> [Action item]: Reproduce exactly the lines below from the one containing "logic [RW-1:0] out_rd_q, out_rd_d;" through the one containing "D operand selection", including both, and nothing else.

# # # # # # #

==> config.mk <==
export PLATFORM = sky130hd
export DESIGN_NAME = alu_dispatch
export DESIGN_NICKNAME = d
export VERILOG_FILES = /design/src/rtl/alu_dispatch_pkg.sv /design/src/rtl/alu_dispatch_rf.sv /design/src/rtl/alu_dispatch.sv
export SDC_FILE = /design/constraint.sdc
export NUM_CORES = 1
export LEC_CHECK = 0
export BUFFER_PORTS_ARGS = -buffer_cell sky130_fd_sc_hd__buf_2
export CAP_MARGIN = 15
export CORE_ASPECT_RATIO = 1.25
export CORE_MARGIN = 5
export CORE_UTILIZATION = 30
export CTS_CLUSTER_DIAMETER = 50
export CTS_CLUSTER_SIZE = 40
export DETAILED_ROUTE_END_ITERATION = 7
export PLACE_DENSITY_LB_ADDON = 0.2
export SLEW_MARGIN = 40
export SYNTH_ARGS = -nofsm -noshare
export SYNTH_HDL_FRONTEND = slang
export SYNTH_SLANG_ARGS = --single-unit
==> constraint.sdc <==
create_clock -name clk -period 2.3 [get_ports clk]
set_input_delay 0.23 -clock clk [delete_from_list [all_inputs] [get_ports clk]]
set_output_delay 0.23 -clock clk [all_outputs]
set_load 0.01 [all_outputs]
==> src/rtl/alu_dispatch_pkg.sv <==
// Shared types and constants for the ALU dispatch front end.
// Holds data/register widths, ALU opcode encodings, instruction field
// offsets, the decoded-instruction struct and a raw-to-struct decoder.
package alu_dispatch_pkg;

  localparam int unsigned DW   = 8;
  localparam int unsigned NREG = 4;
  localparam int unsigned RW   = $clog2(NREG);
  localparam int unsigned IW   = 4 + 2*RW + DW;

  // ALU opcode encodings shared with the ALU
  localparam logic [2:0] ADD = 3'd0;
  localparam logic [2:0] SUB = 3'd1;
  localparam logic [2:0] AND = 3'd2;
  localparam logic [2:0] OR  = 3'd3;
  localparam logic [2:0] XOR = 3'd4;
  localparam logic [2:0] NOT = 3'd5;
  localparam logic [2:0] SL  = 3'd6;
  localparam logic [2:0] SR  = 3'd7;

  // Instruction field offsets, MSB first: opcode, rd, rs, imm_sel, imm
  localparam int unsigned IMM_LSB = 0;
  localparam int unsigned SEL_BIT = DW;
  localparam int unsigned RS_LSB  = DW + 1;
  localparam int unsigned RD_LSB  = DW + 1 + RW;
  localparam int unsigned OPC_LSB = DW + 1 + 2*RW;

  typedef struct packed {
    logic [2:0]    opcode;
    logic [RW-1:0] rd;
    logic [RW-1:0] rs;
    logic          imm_sel;
    logic [DW-1:0] imm;      // imm[RW-1:0] doubles as rt when imm_sel=0
  } instr_t;

  function automatic instr_t decode_instr(input logic [IW-1:0] raw);
    instr_t d;
    d.opcode  = raw[OPC_LSB +: 3];
    d.rd      = raw[RD_LSB +: RW];
    d.rs      = raw[RS_LSB +: RW];
    d.imm_sel = raw[SEL_BIT];
    d.imm     = raw[IMM_LSB +: DW];
    return d;
  endfunction

endpackage

==> src/rtl/alu_dispatch_rf.sv <==
// NREG x DW register file: two combinational operand read ports, one
// combinational debug read port, one synchronous write port, async clear.
// Ports: clk, rst_n; ra_addr/ra_data, rb_addr/rb_data (operand reads);
// dbg_addr/dbg_data (debug read); we/wa/wd (write).
module alu_dispatch_rf
  import alu_dispatch_pkg::*;
(
  input  logic          clk,
  input  logic          rst_n,
  input  logic [RW-1:0] ra_addr,
  output logic [DW-1:0] ra_data,
  input  logic [RW-1:0] rb_addr,
  output logic [DW-1:0] rb_data,
  input  logic [RW-1:0] dbg_addr,
  output logic [DW-1:0] dbg_data,
  input  logic          we,
  input  logic [RW-1:0] wa,
  input  logic [DW-1:0] wd
);

  logic [DW-1:0] regs_q [NREG];
  logic [DW-1:0] regs_d [NREG];

  // Next-state: single write port
  always_comb begin
    regs_d = regs_q;
    if (we) regs_d[wa] = wd;
  end

  always_ff @(posedge clk or negedge rst_n) begin
    if (!rst_n) begin
      for (int i = 0; i < int'(NREG); i++) regs_q[i] <= '0;
    end else begin
      regs_q <= regs_d;
    end
  end

  assign ra_data  = regs_q[ra_addr];
  assign rb_data  = regs_q[rb_addr];
  assign dbg_data = regs_q[dbg_addr];

endmodule

==> src/rtl/alu_dispatch.sv <==
// Issue/writeback front end for the 8-bit combinational ALU.
// Pipeline D (decode/RF read) -> X (drive ALU) -> W (write back, report).
// Ports: in_valid/in_ready/in_instr (issue handshake); alu_opcode/alu_a/
// alu_b to the ALU, alu_result/alu_zero back; out_valid/out_rd/out_data/
// out_zero completion report; busy; dbg_sel/dbg_data RF debug read.
// Build option ALU_DISPATCH_BYPASS_EN: forward alu_result into D on a
// distance-1 RAW hazard instead of stalling D for one cycle.
module alu_dispatch
  import alu_dispatch_pkg::*;
(
  input  logic          clk,
  input  logic          rst_n,
  input  logic          in_valid,
  output logic          in_ready,
  input  logic [IW-1:0] in_instr,
  output logic [2:0]    alu_opcode,
  output logic [DW-1:0] alu_a,
  output logic [DW-1:0] alu_b,
  input  logic [DW-1:0] alu_result,
  input  logic          alu_zero,
  output logic          out_valid,
  output logic [RW-1:0] out_rd,
  output logic [DW-1:0] out_data,
  output logic          out_zero,
  output logic          busy,
  input  logic [RW-1:0] dbg_sel,
  output logic [DW-1:0] dbg_data
);

  logic          d_valid_q, d_valid_d;
  instr_t        d_instr_q, d_instr_d;
  logic          x_valid_q, x_valid_d;
  logic [2:0]    x_opc_q, x_opc_d;
  logic [RW-1:0] x_rd_q, x_rd_d;
  logic [DW-1:0] x_a_q, x_a_d;
  logic [DW-1:0] x_b_q, x_b_d;
  logic          out_valid_q, out_valid_d;
  logic [RW-1:0] out_rd_q, out_rd_d;
  logic [DW-1:0] out_data_q, out_data_d;
  logic          out_zero_q, out_zero_d;

  logic [RW-1:0] rt;
  logic [DW-1:0] rf_a, rf_b, op_a, op_b;
  logic          hazard_a, hazard_b, stall, advance, accept;

  assign rt = d_instr_q.imm[RW-1:0];

  // X result is written at the same edge it leaves X, so only distance-1
  // dependencies need attention.
  alu_dispatch_rf u_rf (
    .clk      (clk),
    .rst_n    (rst_n),
    .ra_addr  (d_instr_q.rs),
    .ra_data  (rf_a),
    .rb_addr  (rt),
    .rb_data  (rf_b),
    .dbg_addr (dbg_sel),
    .dbg_data (dbg_data),
    .we       (x_valid_q),
    .wa       (x_rd_q),
    .wd       (alu_result)
  );

  // Hazard detection and D operand selection
  always_comb begin
    hazard_a = d_valid_q && x_valid_q && (d_instr_q.rs == x_rd_q);
    hazard_b = d_valid_q && x_valid_q && !d_instr_q.imm_sel && (rt == x_rd_q);
    op_a     = rf_a;
    op_b     = d_instr_q.imm_sel ? d_instr_q.imm : rf_b;
`ifdef ALU_DISPATCH_BYPASS_EN
    if (hazard_a) op_a = alu_result;
    if (hazard_b) op_b = alu_result;
    stall = 1'b0;
`else
    stall = hazard_a || hazard_b;
`endif
  end

  // Pipeline advance and next-state
  always_comb begin
    advance     = d_valid_q && !stall;
    in_ready    = !d_valid_q || !stall;
    accept      = in_valid && in_ready;

    d_valid_d   = accept || (d_valid_q && stall);
    d_instr_d   = d_instr_q;
    x_valid_d   = advance;
    x_opc_d     = x_opc_q;
    x_rd_d      = x_rd_q;
    x_a_d       = x_a_q;
    x_b_d       = x_b_q;
    out_valid_d = x_valid_q;
    out_rd_d    = out_rd_q;
    out_data_d  = out_data_q;
    out_zero_d  = out_zero_q;

    if (accept) d_instr_d = decode_instr(in_instr);
    // X registers hold when no instruction enters, keeping ALU inputs stable
    if (advance) begin
      x_opc_d = d_instr_q.opcode;
      x_rd_d  = d_instr_q.rd;
      x_a_d   = op_a;
      x_b_d   = op_b;
    end
    if (x_valid_q) begin
      out_rd_d   = x_rd_q;
      out_data_d = alu_result;
      out_zero_d = alu_zero;
    end
  end

  always_ff @(posedge clk or negedge rst_n) begin
    if (!rst_n) begin
      d_valid_q   <= 1'b0;
      d_instr_q   <= '0;
      x_valid_q   <= 1'b0;
      x_opc_q     <= '0;
      x_rd_q      <= '0;
      x_a_q       <= '0;
      x_b_q       <= '0;
      out_valid_q <= 1'b0;
      out_rd_q    <= '0;
      out_data_q  <= '0;
      out_zero_q  <= 1'b0;
    end else begin
      d_valid_q   <= d_valid_d;
      d_instr_q   <= d_instr_d;
      x_valid_q   <= x_valid_d;
      x_opc_q     <= x_opc_d;
      x_rd_q      <= x_rd_d;
      x_a_q       <= x_a_d;
      x_b_q       <= x_b_d;
      out_valid_q <= out_valid_d;
      out_rd_q    <= out_rd_d;
      out_data_q  <= out_data_d;
      out_zero_q  <= out_zero_d;
    end
  end

  assign alu_opcode = x_opc_q;
  assign alu_a      = x_a_q;
  assign alu_b      = x_b_q;
  assign out_valid  = out_valid_q;
  assign out_rd     = out_rd_q;
  assign out_data   = out_data_q;
  assign out_zero   = out_zero_q;
  assign busy       = d_valid_q || x_valid_q || out_valid_q;

endmodule

==> run_results.csv <==
group,metric,value,unit
layout,n_antenna_cell,0,
die,pin_count,71,
clocking,cts_setup_buffers,0,
placement,port_buffers,70,
synthesis,ys_types,28,
timing,timing.slew.headroom,60.08,%
route,route.detailed.wl_per_inst,20.16,um
clocking,cts_buffer_depth,2,
route,antenna_left,0,
timing,rsz0062_at_grt,"false",
timing,setup_viol,0,
worst_setup_path,path_cells,"xor2_1 -> or4_4 -> and3b_1 -> buf_12 -> mux2_4",
worst_setup_path,critPathSlowestCell,"dfrtp_1",
clocking,cts_sinks,83,
synthesis,ys_seq_area_share,53.09,%
clocking,clkSlewWorstSetupHoldPaths,0.06,ns
route,first_iter_violations,131,
global_routing,grt-ovfl-total,0,
die,start_util,30.76,%
global_routing,grt_pass1_wl,15.84,mm
timing,slew_violations,0,
global_routing,grt_pass1_vias,2622,
layout,areaGrowthSynthToFinish,24.62,%
layout,final_cell_mix,"dfrtp_1 (83), buf_2 (69), mux2_2 (68), mux4_2 (16), buf_4 (16)",
route,vias_per_cell,4.869,
clocking,clk_latency,0.34,ns
timing,fin_setup_tns,0,ns
clocking,cts_tree,"built",
worst_setup_path,cpPeakStageDelay,0.48,ns
global_routing,grt_max_degree,55,
placement,place_inst,488,
worst_setup_path,cp.required,2.52,ns
clocking,holdBufCountCts,1,
power_and_ir_drop,total_power,7.834,mW
status,status,"finished, final reports clean",
worst_setup_path,worstPathArrival,2.29,ns
synthesis,ys_warn_count,0,
worst_setup_path,cp_max_fo,17,
min_path,min_path_type,"primary input to flop",
synthesis,netlist_area,3913,um^2
synthesis,syn_inst,251,
worst_setup_path,path_buf_inv,1,
timing,tightest_slew,0.5975,ns
die,die_x,112.1,um
flow_run,maxCapViolCount,0,
clocking,cts_resized,0,
synthesis,synth_seq_cells,83,
worst_setup_path,cp-end-kind,"flop",
layout,fill_cells,1202,
synthesis,avgSynthCellArea,15.59,um^2
clocking,clock-root-buffer,"clkbuf_16",
layout,layout.nets,362,
die,dieArea,15440,um^2
timing,setup_ws,0.2322,ns
worst_setup_path,crit_type,"flop to flop",
timing,fmax,483.6,MHz
layout,layout.cells.non_filler,505,
placement,place_congestion,0.7120,
global_routing,grt.total_usage,13.89,%
die,die_y,137.7,um
placement,dp_hpwl,7.117,mm
route,vias,2459,
worst_setup_path,cp-start-kind,"flop",
synthesis,synthesis.nets,281,
timing,skew,0.005127,ns
power_and_ir_drop,p_per_area,1607,nW/um^2
route,drt_pass1_iterations,4,
timing,min_period,2.068,ns
route,drc,0,
clocking,cts.htree.levels,3,
global_routing,antenna_found_initial,0,
layout,drive_above_1_share,59.64,%
timing,hold_violations,0,
die,core-area,12720,um^2
timing,min_period_over_period,89.90,%
power_and_ir_drop,irDropWorstVdd,0.4312,mV
placement,pre_cts_slack,0.2357,ns
die,row_count,46,
layout,final_common_cell,"dfrtp_1",
timing,whs,0.1201,ns
power_and_ir_drop,p_leak,2.131,nW
worst_setup_path,cp_top_family,"simple AND/OR/NAND/NOR gates",
route,postRouteWirelength,10.18,mm
clocking,cts_made_buffers,9,
[synth_stat cells]
cell	instances	area, um^2
dfrtp_1	83	2077
mux2_2	68	765.7
mux4_2	16	360.4
mux2_4	12	180.2
clkbuf_1	8	30.03
mux2i_1	8	80.08
o22a_1	7	61.31
o311ai_0	7	61.31
a22oi_1	6	45.04
buf_2	4	20.02
buf_6	4	45.04
xor2_1	4	35.03
nand3b_1	3	22.52
o21ai_0	3	15.01
inv_1	2	7.510
nand2_1	2	7.510
nand2b_1	2	12.51
o31ai_1	2	15.01
and3b_1	1	8.760
buf_1	1	3.750
buf_4	1	7.510
clkbuf_2	1	5.000
nand3_1	1	5.000
nor2b_1	1	6.260
nor3_1	1	5.000
nor3b_2	1	12.51
or3_1	1	6.260
or4_4	1	11.26
[registers in the layout, indices dropped and copies added (netlist names), 2 cells and up]
name	cells
alu_b	8
d_instr_q	16
alu_a	8
u_rf.regs_q	32
out_rd	2
out_data	8
alu_opcode	3
x_rd_q	2
[report_power, final]
part / switching, mW / total (mW) / internal [mW]
Combinational: 1.48 / 3.49 / 2.01
Clock: 0.572 / 1.58 / 1.01
Sequential: 0.551 / 2.76 / 2.21
[cell type report]
class,instances,area (um^2),share of cell area (%)
Sequential cell,83,2077,42.60
Multi-Input combinational cell,147,1717,35.21
Timing Repair Buffer,89,535.5,10.98
Clock buffer,12,256.5,5.260
Tap cell,168,210.2,4.311
Clock inverter,4,72.57,1.488
Inverter,2,7.507,0.1540
[stage by stage]
stage               util, %  area [um^2]
finish                38.33         4876
global route          38.33         4876
CTS                   38.33         4876
detailed placement    35.67         4537
floorplan                 -         3913
global placement      35.67         4537
[cell families after synthesis]
| group | synth area share, % |
|---|---|
| buf+inv | 3.038 |
| xor+xnor | 0.8953 |
| compound gates | 5.053 |
| simple gates | 2.494 |
| flops | 53.09 |
| mux | 35.43 |
[path summary, 6_finish.rpt]
check / cells past startpoint / from / endpoint / slack [ns]
min in group asynchronous: 2 / rst_n / out_zero / 0.36
max in group asynchronous: 3 / rst_n / alu_a[2] / 1.32
hold reg to reg: 1 / out_rd[1] / out_rd[1] / 0.50
hold / removal: 2 / alu_zero / out_zero / 0.12
setup reg to reg: 5 / x_rd_q[0] / alu_opcode[2] / 0.23
setup / recovery: 5 / x_rd_q[0] / alu_opcode[2] / 0.23
[layer usage]
metal / vias to the layer above / global-route usage [%] / part of all wire (%)
met1: 1276 / 17.41 / 43
li1: 1113 / - / -
met4: 0 / 6.346 / 2.1
met2: 56 / 23.33 / 51
met3: 14 / 2.636 / 3.5
met5: - / 0 / 0
Power figures use the tool's default switching activity.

# # # # # # #

> [Answer box]:
  logic [RW-1:0] out_rd_q, out_rd_d;
  logic [DW-1:0] out_data_q, out_data_d;
  logic          out_zero_q, out_zero_d;

  logic [RW-1:0] rt;
  logic [DW-1:0] rf_a, rf_b, op_a, op_b;
  logic          hazard_a, hazard_b, stall, advance, accept;

  assign rt = d_instr_q.imm[RW-1:0];

  // X result is written at the same edge it leaves X, so only distance-1
  // dependencies need attention.
  alu_dispatch_rf u_rf (
    .clk      (clk),
    .rst_n    (rst_n),
    .ra_addr  (d_instr_q.rs),
    .ra_data  (rf_a),
    .rb_addr  (rt),
    .rb_data  (rf_b),
    .dbg_addr (dbg_sel),
    .dbg_data (dbg_data),
    .we       (x_valid_q),
    .wa       (x_rd_q),
    .wd       (alu_result)
  );

  // Hazard detection and D operand selection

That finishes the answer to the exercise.